O suposto corretor oferece um preço muito abaixo da média de mercado. Atraído pela economia, o motorista realiza a transferência via PIX ou paga o boleto. Dias depois, ao se envolver em uma batida leve e acionar o guincho, descobre que o contrato não existe e que caiu em uma armadilha.

Para conferir mais detalhes sobre como navegar com segurança digital e evitar pagamentos indevidos, consulte os artigos do portal e leia as orientações sobre golpes financeiros.

Como verificar a idoneidade da sua apólice

Para não ser surpreendido por uma fraude em seguro de carro, é preciso adotar uma postura de verificação antes de fechar qualquer contrato ou realizar pagamentos. A cautela evita que você perca o investimento e fique sem a cobertura necessária para o veículo.

  • Consulte o registro da empresa: Todo corretor de seguros deve possuir registro ativo na Susep. Acesse o portal oficial da autarquia para pesquisar o nome ou CNPJ do corretor ou da empresa de seguros.
  • Desconfie de preços muito baixos: Se a proposta for muito mais barata do que as cotações tradicionais de mercado, desconfie. Compare as ofertas e leia o contrato com atenção.
  • Pagamento sempre à seguradora: O valor do seguro deve ser pago diretamente à conta da companhia seguradora ou por meio de canais oficiais da corretora cadastrada. Nunca faça PIX para contas de pessoas físicas ou empresas de fachada.
  • Confirme o sinistro na rede oficial: Em casos de acidentes, utilize os canais oficiais da empresa para registrar a ocorrência, evitando intermediários informais que prometem agilizar o processo mediante taxas.

Para se aprofundar em outras ameaças e entender a mecânica de fraudes no mercado de consumo, leia os conteúdos da aba de fraudes do nosso portal.

O que fazer ao descobrir um contrato irregular

Se você adquiriu uma apólice falsa ou percebeu que está lidando com uma fraude em seguro de carro, a rapidez na reação é determinante para tentar recuperar os recursos. Acione imediatamente o seu banco através dos canais oficiais para registrar a fraude e solicitar o Mecanismo Especial de Devolução (MED), caso o pagamento tenha sido via PIX.

Em seguida, dirija-se a uma delegacia de polícia para registrar um Boletim de Ocorrência, levando todos os comprovantes de transações financeiras e histórico de conversas.


Perguntas frequentes

Associações de proteção veicular são seguras?

Associações que operam no formato de autogestão não são reguladas pela Susep e não seguem as mesmas regras de solvência e garantias das seguradoras tradicionais.
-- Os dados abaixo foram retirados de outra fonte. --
### config.mk
export PLATFORM = sky130hd
export DESIGN_NAME = pwm_step_sequencer
export DESIGN_NICKNAME = d
export VERILOG_FILES = /design/src/rtl/pwm_seq_pkg.sv /design/src/rtl/pwm_seq_timer.sv /design/src/rtl/pwm_step_sequencer.sv
export SDC_FILE = /design/constraint.sdc
export NUM_CORES = 1
export LEC_CHECK = 0
export BUFFER_PORTS_ARGS = -buffer_cell sky130_fd_sc_hd__buf_2
export CAP_MARGIN = 10
export CORE_MARGIN = 10
export CORE_UTILIZATION = 64
export DETAILED_ROUTE_END_ITERATION = 10
export PLACE_DENSITY = 0.85
export RECOVER_POWER = 50
export SLEW_MARGIN = 10
export SYNTH_ARGS = -nofsm -noshare
export SYNTH_HDL_FRONTEND = slang
export SYNTH_SLANG_ARGS = --single-unit
export TNS_END_PERCENT = 10
### constraint.sdc
create_clock -name clk -period 5 [get_ports clk]
set_input_delay 0.75 -clock clk [delete_from_list [all_inputs] [get_ports clk]]
set_output_delay 0.75 -clock clk [all_outputs]
set_load 0.03 [all_outputs]
### src/rtl/pwm_seq_pkg.sv
// Shared constants for the PWM step sequencer: register map, control bits,
// sequencer state encoding and the effective-length helper.
package pwm_seq_pkg;

    localparam logic [6:0] REG_OUT_7_0  = 7'h00;
    localparam logic [6:0] REG_OUT_15_8 = 7'h01;
    localparam logic [6:0] REG_PWM_7_0  = 7'h02;
    localparam logic [6:0] REG_PWM_15_8 = 7'h03;
    localparam logic [6:0] REG_PWM_DUTY = 7'h04;
    localparam logic [6:0] SEQ_CTRL     = 7'h10;
    localparam logic [6:0] SEQ_LEN      = 7'h11;
    localparam logic [6:0] SEQ_DWELL    = 7'h12;
    localparam logic [6:0] TABLE_BASE   = 7'h20;

    localparam int CTRL_RUN_BIT  = 0;
    localparam int CTRL_LOOP_BIT = 1;

    typedef enum logic [1:0] {
        IDLE  = 2'd0,
        LOAD  = 2'd1,
        DWELL = 2'd2
    } seq_state_t;

    // Number of table steps actually walked: SEQ_LEN clamped into 1..depth.
    function automatic logic [4:0] eff_len(input logic [7:0] len, input int depth);
        if (len == 8'd0) begin
            return 5'd1;
        end
        if (int'(len) > depth) begin
            return 5'(depth);
        end
        return len[4:0];
    endfunction

endpackage

### src/rtl/pwm_seq_timer.sv
// Dwell timer: PRESCALE-cycle prescaler feeding a tick down-counter.
// expire is high in the last cycle of a ticks*PRESCALE-cycle interval.
module pwm_seq_timer
    import pwm_seq_pkg::*;
#(
    parameter int PRESCALE = 3000
) (
    input  logic       clk,
    input  logic       rst_n,
    input  logic       load,
    input  logic       clear,
    input  logic [7:0] ticks,
    output logic       expire
);

    localparam int PW = $clog2(PRESCALE);
    localparam logic [PW-1:0] PRE_MAX = PW'(PRESCALE - 1);

    logic [PW-1:0] pre_q;
    logic [7:0]    tick_q;
    logic          active_q;

    assign expire = active_q && (pre_q == '0) && (tick_q == 8'd0);

    always_ff @(posedge clk or negedge rst_n) begin
        if (!rst_n) begin
            pre_q    <= '0;
            tick_q   <= 8'd0;
            active_q <= 1'b0;
        end else if (clear) begin
            active_q <= 1'b0;
        end else if (load) begin
            // ticks is never 0 here; the caller substitutes 1 for a zero DWELL.
            pre_q    <= PRE_MAX;
            tick_q   <= ticks - 8'd1;
            active_q <= 1'b1;
        end else if (active_q) begin
            if (expire) begin
                active_q <= 1'b0;
            end else if (pre_q == '0) begin
                pre_q  <= PRE_MAX;
                tick_q <= tick_q - 8'd1;
            end else begin
                pre_q <= pre_q - PW'(1);
            end
        end
    end

endmodule

### src/rtl/pwm_step_sequencer.sv
// PWM register bank plus duty-cycle step sequencer (IDLE/LOAD/DWELL).
// Loop mode is compiled in only when PWM_SEQ_LOOP_EN is defined.
module pwm_step_sequencer
    import pwm_seq_pkg::*;
#(
    parameter int DEPTH    = 8,
    parameter int PRESCALE = 3000
) (
    input  logic                     clk,
    input  logic                     rst_n,
    input  logic                     wr_valid,
    input  logic [6:0]               wr_addr,
    input  logic [7:0]               wr_data,
    output logic [7:0]               en_reg_out_7_0,
    output logic [7:0]               en_reg_out_15_8,
    output logic [7:0]               en_reg_pwm_7_0,
    output logic [7:0]               en_reg_pwm_15_8,
    output logic [7:0]               pwm_duty_cycle,
    output logic                     busy,
    output logic [$clog2(DEPTH)-1:0] step_idx,
    output logic                     seq_done
);

    localparam int IW = $clog2(DEPTH);

    logic [7:0]    out_lo_q, out_hi_q, pwm_lo_q, pwm_hi_q, duty_q;
    logic [7:0]    len_q, dwell_q;
    logic [7:0]    tbl_q [DEPTH];
    seq_state_t    state_q;
    logic [IW-1:0] idx_q;
    logic          loop_q, done_q;

    logic          wr_ctrl, start_req, stop_req, host_duty, tbl_hit;
    logic          loop_d, tmr_load, tmr_expire;
    logic [IW-1:0] tbl_widx, last_idx_d;
    logic [7:0]    load_val_d, dwell_eff_d;

    assign wr_ctrl   = wr_valid && (wr_addr == SEQ_CTRL);
    assign start_req = wr_ctrl && wr_data[CTRL_RUN_BIT];
    assign stop_req  = wr_ctrl && !wr_data[CTRL_RUN_BIT];
    assign host_duty = wr_valid && (wr_addr == REG_PWM_DUTY);
    assign tbl_hit   = wr_valid && (wr_addr >= TABLE_BASE) &&
                       (wr_addr < (TABLE_BASE + 7'(DEPTH)));
    assign tbl_widx  = IW'(wr_addr - TABLE_BASE);

`ifdef PWM_SEQ_LOOP_EN
    assign loop_d = wr_data[CTRL_LOOP_BIT];
`else
    assign loop_d = 1'b0;
`endif

    // A table write landing on the entry being loaded is forwarded straight to duty.
    assign load_val_d  = (tbl_hit && (tbl_widx == idx_q)) ? wr_data : tbl_q[idx_q];
    assign last_idx_d  = IW'(eff_len(len_q, DEPTH) - 5'd1);
    assign dwell_eff_d = (dwell_q == 8'd0) ? 8'd1 : dwell_q;
    assign tmr_load    = (state_q == LOAD) && !stop_req;

    pwm_seq_timer #(
        .PRESCALE(PRESCALE)
    ) u_timer (
        .clk   (clk),
        .rst_n (rst_n),
        .load  (tmr_load),
        .clear (stop_req),
        .ticks (dwell_eff_d),
        .expire(tmr_expire)
    );

    always_ff @(posedge clk or negedge rst_n) begin
        if (!rst_n) begin
            out_lo_q <= 8'd0;
            out_hi_q <= 8'd0;
            pwm_lo_q <= 8'd0;
            pwm_hi_q <= 8'd0;
            len_q    <= 8'd1;
            dwell_q  <= 8'd1;
            for (int i = 0; i < DEPTH; i++) begin
                tbl_q[i] <= 8'd0;
            end
        end else if (wr_valid) begin
            case (wr_addr)
                REG_OUT_7_0:  out_lo_q <= wr_data;
                REG_OUT_15_8: out_hi_q <= wr_data;
                REG_PWM_7_0:  pwm_lo_q <= wr_data;
                REG_PWM_15_8: pwm_hi_q <= wr_data;
                SEQ_LEN:      len_q    <= wr_data;
                SEQ_DWELL:    dwell_q  <= wr_data;
                default: ;
            endcase
            if (tbl_hit) begin
                tbl_q[tbl_widx] <= wr_data;
            end
        end
    end

    always_ff @(posedge clk or negedge rst_n) begin
        if (!rst_n) begin
            state_q <= IDLE;
            idx_q   <= '0;
            duty_q  <= 8'd0;
            loop_q  <= 1'b0;
            done_q  <= 1'b0;
        end else begin
            done_q <= 1'b0;
            if (wr_ctrl) begin
                loop_q <= loop_d;
            end
            // Host duty writes always land; in LOAD they pre-empt the table value.
            if (host_duty) begin
                duty_q <= wr_data;
            end
            if (stop_req) begin
                state_q <= IDLE;
            end else begin
                case (state_q)
                    IDLE: begin
                        if (start_req) begin
                            idx_q   <= '0;
                            state_q <= LOAD;
                        end
                    end
                    LOAD: begin
                        if (!host_duty) begin
                            duty_q <= load_val_d;
                        end
                        state_q <= DWELL;
                    end
                    DWELL: begin
                        if (tmr_expire) begin
                            if (idx_q < last_idx_d) begin
                                idx_q   <= idx_q + IW'(1);
                                state_q <= LOAD;
                            end else if (loop_q) begin
                                idx_q   <= '0;
                                state_q <= LOAD;
                            end else begin
                                done_q  <= 1'b1;
                                state_q <= IDLE;
                            end
                        end
                    end
                    default: state_q <= IDLE;
                endcase
            end
        end
    end

    assign en_reg_out_7_0  = out_lo_q;
    assign en_reg_out_15_8 = out_hi_q;
    assign en_reg_pwm_7_0  = pwm_lo_q;
    assign en_reg_pwm_15_8 = pwm_hi_q;
    assign pwm_duty_cycle  = duty_q;
    assign busy            = (state_q != IDLE);
    assign step_idx        = idx_q;
    assign seq_done        = done_q;

endmodule

=== Word level (Yosys, flattened, before mapping) ===
Cells that the tools add are included.
W data, S select, Z words.

* $add $sub $neg: 6
* Order comparisons: 7
* Equal/unequal tests: 16
* Multiplexer cells: 44
* Bitwise logic cells: 3
* Reductions and logical operators: 34

{| class="wikitable"
|+ Operator list
! operator !! number
|-
| $mux W8 || 13
|-
| $bwmux W64 || 1
|-
| $mux W12 || 4
|-
| $bmux W8 S3 || 1
|-
| $demux W8 S3 || 1
|-
| $logic_not A8 Y1 || 3
|-
| $eq A7 B5 Y1 const B || 3
|-
| $mux W3 || 7
|-
| $reduce_and A2 Y1 || 8
|-
| $sub A8 B1 Y8 const B || 2
|-
| $eq A7 B2 Y1 const B || 2
|-
| $logic_not A12 Y1 || 1
|-
| $mux W1 || 12
|-
| $sub A12 B1 Y12 const B || 1
|-
| $logic_and A1 B1 Y1 || 11
|-
| $ge A4 B4 Y1 const B || 2
|-
| $gt A8 B4 Y1 const B || 1
|-
| $ne A2 B2 Y1 const B || 4
|-
| $not A3 Y4 || 2
|-
| $reduce_bool A2 Y1 || 4
|-
| $eq A7 B1 Y1 const B || 1
|-
| $eq A7 B3 Y1 const B || 1
|-
| $ge A7 B6 Y1 const B || 1
|-
| $logic_not A7 Y1 || 1
|-
| other kinds (18) || 23
|}

* Register bits: 147
* Bits of input ports: 18
* Output and inout port bits: 45
* Logic and storage cells: 131

=== Longest topological paths before layout ===
* Word-level depth: 11
* Gate-level depth with buffers: 12
* Gate-level depth less buffers: 10

=== By module ===
Synthesis repeated with hierarchy kept, for this count alone.

* Cell total of the unflattened synthesis: 544
* Area total of the unflattened synthesis: 7068.0 µm²

{| class="wikitable"
|+ By module, submodules not included
! module !! instances !! cells each !! area an instance (µm²) !! seq. area each (µm²)
|-
| pwm_step_sequencer || 1 || 388 || 5664.2 || 3155.5
|-
| pwm_seq_timer || 1 || 156 || 1403.8 || 525.5
|}

=== Worst setup path after synthesis ===
OpenSTA, ideal clock, no wires.

* Path kind: input -> register
* From: input port wr_addr[2]
* To: register u_timer.tick_q[6]
* Setup time: 0.137 ns
* Arrival: 3.354 ns
* Required time: 4.863 ns
* Setup slack: 1.509 ns
* Cell stages on the path: 12
* Buffers on the path: 2
* Path through: or3b_2 > clkbuf_1 > o31ai_1 > buf_4 > nor2_1 > a21oi_1 > ha_1 > or3b_2 > nor3_1 > xor2_1 > o21ai_0 > a21oi_1

* Longest elaborated chain between the ends: 7
* Elaborated cells between the ends (all ways): 11
* Classes of those cells: eq/ne (2); mux (1); bitwise (1); reduce/logical (7)

{| class="wikitable"
|+ Ends and longest elaborated chain
! element !! line !! text
|-
| start: declaration || pwm_step_sequencer.sv:12 || <nowiki>input logic [6:0] wr_addr,</nowiki>
|-
| $eq A7 B5 Y1 * || pwm_step_sequencer.sv:38 || <nowiki>assign wr_ctrl = wr_valid && (wr_addr == SEQ_CTRL);</nowiki>
|-
| $logic_and A1 B1 Y1 * || pwm_step_sequencer.sv:38 ||
|-
| $logic_and A1 B1 Y1 * || pwm_step_sequencer.sv:40 || <nowiki>assign stop_req = wr_ctrl && !wr_data[CTRL_RUN_BIT];</nowiki>
|-
| $logic_not A1 Y1 || pwm_step_sequencer.sv:56 || <nowiki>assign tmr_load = (state_q == LOAD) && !stop_req;</nowiki>
|-
| $logic_and A1 B1 Y1 || pwm_step_sequencer.sv:56 ||
|-
| $ne A2 B2 Y1 (no source line) / $reduce_bool A2 Y1 (equally long branches) || - ||
|-
| $reduce_and A4 Y1 (no source line) || - ||
|-
| end signal: assignment || pwm_seq_timer.sv:35 || <nowiki>tick_q <= ticks - 8'd1;</nowiki>
|-
| end signal: assignment || pwm_seq_timer.sv:42 || <nowiki>tick_q <= tick_q - 8'd1;</nowiki>
|-
| end: declaration || pwm_seq_timer.sv:20 || <nowiki>logic [7:0] tick_q;</nowiki>
|}

Mark *: on every way between the ends. The rest lies on a longest branch, timed or not.
A chain may end at the register's enable or synchronous reset.

=== Worst setup path after layout ===
Same ends and word-level chain as after synthesis.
Embora sejam legais, o consumidor deve pesquisar a reputação e o histórico da associação antes de aderir, pois o modelo pode gerar conflitos na hora de indenizar grandes sinistros.

O que acontece se eu omitir informações ao contratar o seguro?

Omitir que o carro dorme na rua ou que motoristas jovens utilizam o veículo para baratear o custo da apólice é considerado tentativa de fraude. A seguradora pode cancelar o contrato ou recusar o pagamento da indenização caso comprove que o perfil informado não condiz com a realidade no momento do sinistro.

Como a sindicância da seguradora atua?

A sindicância é acionada quando há suspeita de irregularidade, como divergências nos relatos do acidente, incoerência na dinâmica da colisão ou histórico financeiro do segurado. Os peritos analisam câmeras de segurança, dados de telemetria do veículo e a mecânica dos danos para confirmar a veracidade do evento antes da liberação dos recursos.

Conteúdo verificado pela equipe editorial. Fontes: Banco Central do Brasil, Febraban, Senacon.